If instead, you see the following as part of the checkjob output, it means that the job you are trying to run will exceed the allocation you have remaining. This may simply be because you did not specify a walltime as part of your job specification. If your specifications are correct, you can either resubmit your job to your standard-priority account, or to the free serial queue, or you can request an additional allocation from the committee.
login-1:~: checkjob 4204
[ ... deleted for brevity ... ]
job is deferred. Reason: BankFailure (cannot debit job account)
Holds: Defer (hold reason: BankFailure)
PE: 32.00 StartPriority: 200
cannot select job 4204 for partition DEFAULT (job hold active)
If none of the above conditions apply, and your job is listed in the IDLE JOBS section, keep the following in mind:
squeue
command lists jobs according to
priority order, with the highest priority jobs listed first.
The debug partition is available for running short tests with reasonable fast turn around. This is useful to see that your code, or your submit scripts, are working as intended, especially if your "real job" would require a fair amount of time and/or nodes and get stuck for a while in the queue.
Instructions on how to submit a job to the debug partition.

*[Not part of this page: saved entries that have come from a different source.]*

Context: an optimization exercise on an open-source flow, tuned for small area, a short achievable clock period and few clock cycles. The choices shown serve that exercise and are no tape-out recipe.
The RTL was checked by simulation tests, not by an equivalence proof against the original design.
Power figures rest on the tool's default switching activity, not on a simulated workload.

// csum_codec
module csum_codec (
    input  wire         clk,
    input  wire         rst,
    input  wire         start,
    input  wire [31:0]  cmd,
    input  wire [7:0]   blen,
    input  wire [623:0] frame,
    output wire         ready,
    output reg          done,
    output wire [7:0]   status,
    output wire [15:0]  value
);
==> flow/config.mk <==
export PLATFORM = sky130hd
export DESIGN_NAME = csum_codec
export DESIGN_NICKNAME = csum_codec
export VERILOG_FILES = /design/flow/design.v
export SDC_FILE = /design/flow/constraint.sdc
export NUM_CORES = 4
export LEC_CHECK = 0
export CAP_MARGIN = 20
export CORE_AREA = 10 10 250 250
export CTS_BUF_LIST = sky130_fd_sc_hd__clkbuf_8
export CTS_CLUSTER_DIAMETER = 150
export CTS_CLUSTER_SIZE = 24
export DIE_AREA = 0 0 260 260
export GPL_ROUTABILITY_DRIVEN = 0
export SETUP_SLACK_MARGIN = 2.5
export SLEW_MARGIN = 20
export SYNTH_HIERARCHICAL = 1
==> flow/constraint.sdc <==
create_clock -name core_clock -period 8.0 [get_ports {clk}]
set_input_delay 1.6000 -clock core_clock [delete_from_list [all_inputs] [get_ports {clk}]]
set_output_delay 1.6000 -clock core_clock [all_outputs]
set_load 0.01 [all_outputs]
standard.sh (not shown) runs the stock make flow with config.mk's settings and CLKGATE_MAP_FILE= SYNTH_SCRIPT=/design/flow/synth_recipe.tcl, a recipe that flattens the netlist after the stock synthesis.
==> flow/flow/run.sh <==
#!/bin/bash
# The standard layout, with the port buffers made as buf_1 cells (every
# input and output port still gets its own buffer).
set -euo pipefail
export BUFFER_PORTS_ARGS="-buffer_cell sky130_fd_sc_hd__buf_1"
bash standard.sh synth > synth.log 2>&1
bash standard.sh finish > layout.log 2>&1
Testbench counts at the start, summed over its fixed seeds: cycles 3,200.
Change:
--- a/flow/config.mk
+++ b/flow/config.mk
@@ -9,7 +9,3 @@
 export CORE_AREA = 10 10 250 250
-export CTS_BUF_LIST = sky130_fd_sc_hd__clkbuf_8
-export CTS_CLUSTER_DIAMETER = 150
-export CTS_CLUSTER_SIZE = 24
 export DIE_AREA = 0 0 260 260
-export GPL_ROUTABILITY_DRIVEN = 0
 export SETUP_SLACK_MARGIN = 2.5
=>
- The changed run completed with no timing, DRC or antenna violations
- critical path depth rises by 1
- global-route usage rose by 1.2 points
- wire length increases by 4.0%
- clock power rose by 13%
- sequential power goes down by about 1%
- die area stays the same
- total power stays flat
- final cell count is lower by 0.34%
Change:
--- a/flow/config.mk
+++ b/flow/config.mk
@@ -10,3 +10,3 @@
 export DIE_AREA = 0 0 260 260
-export SETUP_SLACK_MARGIN = 2.5
+export SETUP_SLACK_MARGIN = 2.0
 export SLEW_MARGIN = 20
What happened: Synthesized area does not change. Routed wire length goes down slightly. Setup slack degrades by 360 ps. Non-clock buffer count fell by 45.
Change:
--- a/flow/config.mk
+++ b/flow/config.mk
@@ -9,4 +9,7 @@
 export CORE_AREA = 10 10 250 250
+export CTS_BUF_LIST = sky130_fd_sc_hd__clkbuf_8
+export CTS_CLUSTER_DIAMETER = 150
+export CTS_CLUSTER_SIZE = 24
 export DIE_AREA = 0 0 260 260
-export SETUP_SLACK_MARGIN = 2.0
+export SETUP_SLACK_MARGIN = 2.3
 export SLEW_MARGIN = 20
Clock-buffer cell count does not change.
Global-route usage barely changes.
Combinational power stays flat.
Setup slack is better by 220 ps.
Routed wire length climbs slightly.
Clock power drops by a quarter to a third.
Die area is unchanged.
Cell count climbs slightly.

---

## the baseline
csum_codec again, from the RTL that the note above started with.
export LEC_CHECK = 0
export CAP_MARGIN = 20
export CELL_PAD_IN_SITES_DETAIL_PLACEMENT = 0
export CELL_PAD_IN_SITES_GLOBAL_PLACEMENT = 0
export CORE_AREA = 10 10 250 250
export DIE_AREA = 0 0 260 260
export PLACE_DENSITY = 0.8
export SETUP_SLACK_MARGIN = 2.5
export SLEW_MARGIN = 20
export SYNTH_HIERARCHICAL = 1
create_clock -name core_clock -period 8.0 [get_ports {clk}]
Scripts as last shown in full above: flow/flow/run.sh
Testbench counts of the baseline, summed over its fixed seeds: cycles 3,200.
Edits applied to the flow inputs when going from the baseline to the candidate:
- SETUP_SLACK_MARGIN now 2.7, was 2.5
- CELL_PAD_IN_SITES_GLOBAL_PLACEMENT no longer set, was 0
- CTS_BUF_LIST now sky130_fd_sc_hd__clkbuf_8, previously not set
- CTS_CLUSTER_DIAMETER now 150, previously not set
- CELL_PAD_IN_SITES_DETAIL_PLACEMENT no longer set, was 0
- CTS_CLUSTER_SIZE now 24, previously not set
The final reports for the candidate and the baseline show combinational share of power higher in the former. The candidate supports a higher top clock frequency than the baseline. Going from the baseline to the candidate, met2 wire length now smaller, layout buffer count excluding clock buffers dropped 0.87%, number of tap cells added at floorplan was more or less identical. Going from the baseline to the candidate, the worst setup slack was found to have gone up by 0.075 ns. Compared with the baseline, the candidate shows a post-synthesis to final-layout area growth that is 1.4 points higher. Diff the candidate and the baseline: number of clock-tree buffers in the layout lower in the candidate. Re synthesized cell count: no difference whatsoever between the baseline and the candidate. On area of all placed cells without fillers, the lower figure sits with the baseline, not the candidate.

[separate check: timing with driven ports]
How much do the figures lean on ideal ports? The routed layouts below were timed once more, with nothing changed but the port constraints.
Step 1, drivers: a clkbuf_16 drives clk and a buf_2 each remaining input, both assumed.
Step 2 moves the port delays by t, midway between the first and last clock arrival at a register: inputs arrive t later, outputs are due t later. That takes back most of the time a late clock gives input paths.
Three values: ideal ports, drivers, drivers and shift; two values: the first two.
run	t (ns)	slack for setup (ns)	worst register clock-pin slew, ns
the first run of note 1	0.428	2.497 / 2.516 / 2.087	0.09 / 0.09
the second run of note 1	0.395	2.444 / 2.464 / 2.069	0.07 / 0.07
the third run of note 1	0.390	2.082 / 2.096 / 1.706	0.07 / 0.07
the fourth run of note 1	0.415	2.302 / 2.315 / 1.900	0.10 / 0.10
the baseline	0.409	2.513 / 2.525 / 2.116	0.07 / 0.07
the candidate	0.429	2.589 / 2.523 / 2.093	0.09 / 0.09
After both steps setup and hold are still met in every run listed. The setup slack of the candidate, which loses most, moves by -0.066 ns with the drivers and by -0.496 ns with both steps.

The individual compute nodes do not allow direct shell access except when the node is allocated to a job owned by you. If you need shell access to one or more nodes, you can request the scheduler assign some to you. This request gets put in the queue with all the batch job requests, and depending on the cluster usage at the moment you might get a prompt in seconds, or in minutes, or it might take hours or days.
The script sinteractive
is provided to assist with this
for most basic cases. It takes the following optional arguments:
-c NUMCPUS
specifies the number of CPU cores to
request. Default is 1.-a ACCOUNT
specifies the account to charge. Default
is your default account.-J NAME
specifies the name to use for the job. Default
is "interactive".-s SHELL
specifies the shell to start up on the assigned node. Default is your default login shell.-t MINUTES
specifies the wall time limit for your
interactive session, in minutes. Default is 60 (1 hour). You cannot request
more than 8 hours (480 minutes) with this utility.-d
If given, use the debug
partition. The
-t
parameter is ignored, and wallclock limit is set to 15 minutes.
-g GRES
specifies a generic resource required. The resulting salloc
will have --gres=GRES
added
if given.-h
Help. No interactive shell will be granted, but
an explanation of these and some less common options will be given.
-D
Dry-run. No interactive shell will be granted, but
the salloc command that would have been run is printed out. Useful if you
need to go beyond what the 'sinteractive' script can do but want to use it
as a starting point.
An example of using sinteractive
:
login-2:~: sinteractive -t 120 -a test-hi
salloc: Granted job allocation 1561831
salloc: Waiting for resource configuration
salloc: Nodes compute-b19-14 are ready for job
DISPLAY is login-2.deepthought2.umd.edu:15.0
Try re-authenticating(K5). You have no Kerberos tickets
compute-b19-14:~:
[ do some work interactively ]
compute-b19-14:~: exit
logout
salloc: Relinquishing job allocation 1561831
salloc: Job allocation 1561831 has been revoked.
login-2:~:
The warning message
Try re-authenticating(K5). You have no Kerberos tickets
can be ignored. The batch mechanism will not forward your kerberos tickets
to the compute node, but you probably do not need one there anyway. Should
you need it, you can issue the renew
command and enter your
password to obtain kerberos tickets.
Issuing the command sinteractive -t 120 -a test-hi -g gpu
will behave similarly, but you will get assigned a node with a GPU.
Although the sinteractive
command can cover many of the more
common situations, it is limited, and if you need more control over the
request you will have to manually request an allocation and start an
interactive shell on it. The -D
flag to sinteractive
will run sinteractive
in dryrun mode --- in this mode the
script will print out what it would have run, but not run it. This might
be an useful starting place for you to begin. Basically, you need to
request the assignment of resources to you from the scheduler with the
salloc
command, and then use the srun
to start
a process (typically a shell if you wish to use them interactively) on the
node.
For example, if you want to request two seperate nodes, try this:
login-1:~: salloc -N 2 -t 00:15:00 -p debug --qos=debug
salloc: Granted job allocation 13225
login-1:~: echo $SLURM_JOB_NODELIST
compute-b20-47,compute-b20-49
login-1:~: srun hostname
compute-b20-47.deepthought2.umd.edu
compute-b20-49.deepthought2.umd.edu
login-1:~: exit
exit
salloc: Relinquishing job allocation 13225
|
The
salloc command will require that you specify a partition
and QoS. You can use debug for both partition and QoS if your
session is under 15 minutes. Otherwise, you will need to use the partition
standard (or high-priority for the high priority
accounts) with one of the QoSes listed
here.
|
|
Remember to exit the spawned subshell when you are done, to relinquish
the nodes that you have requested for the job.
|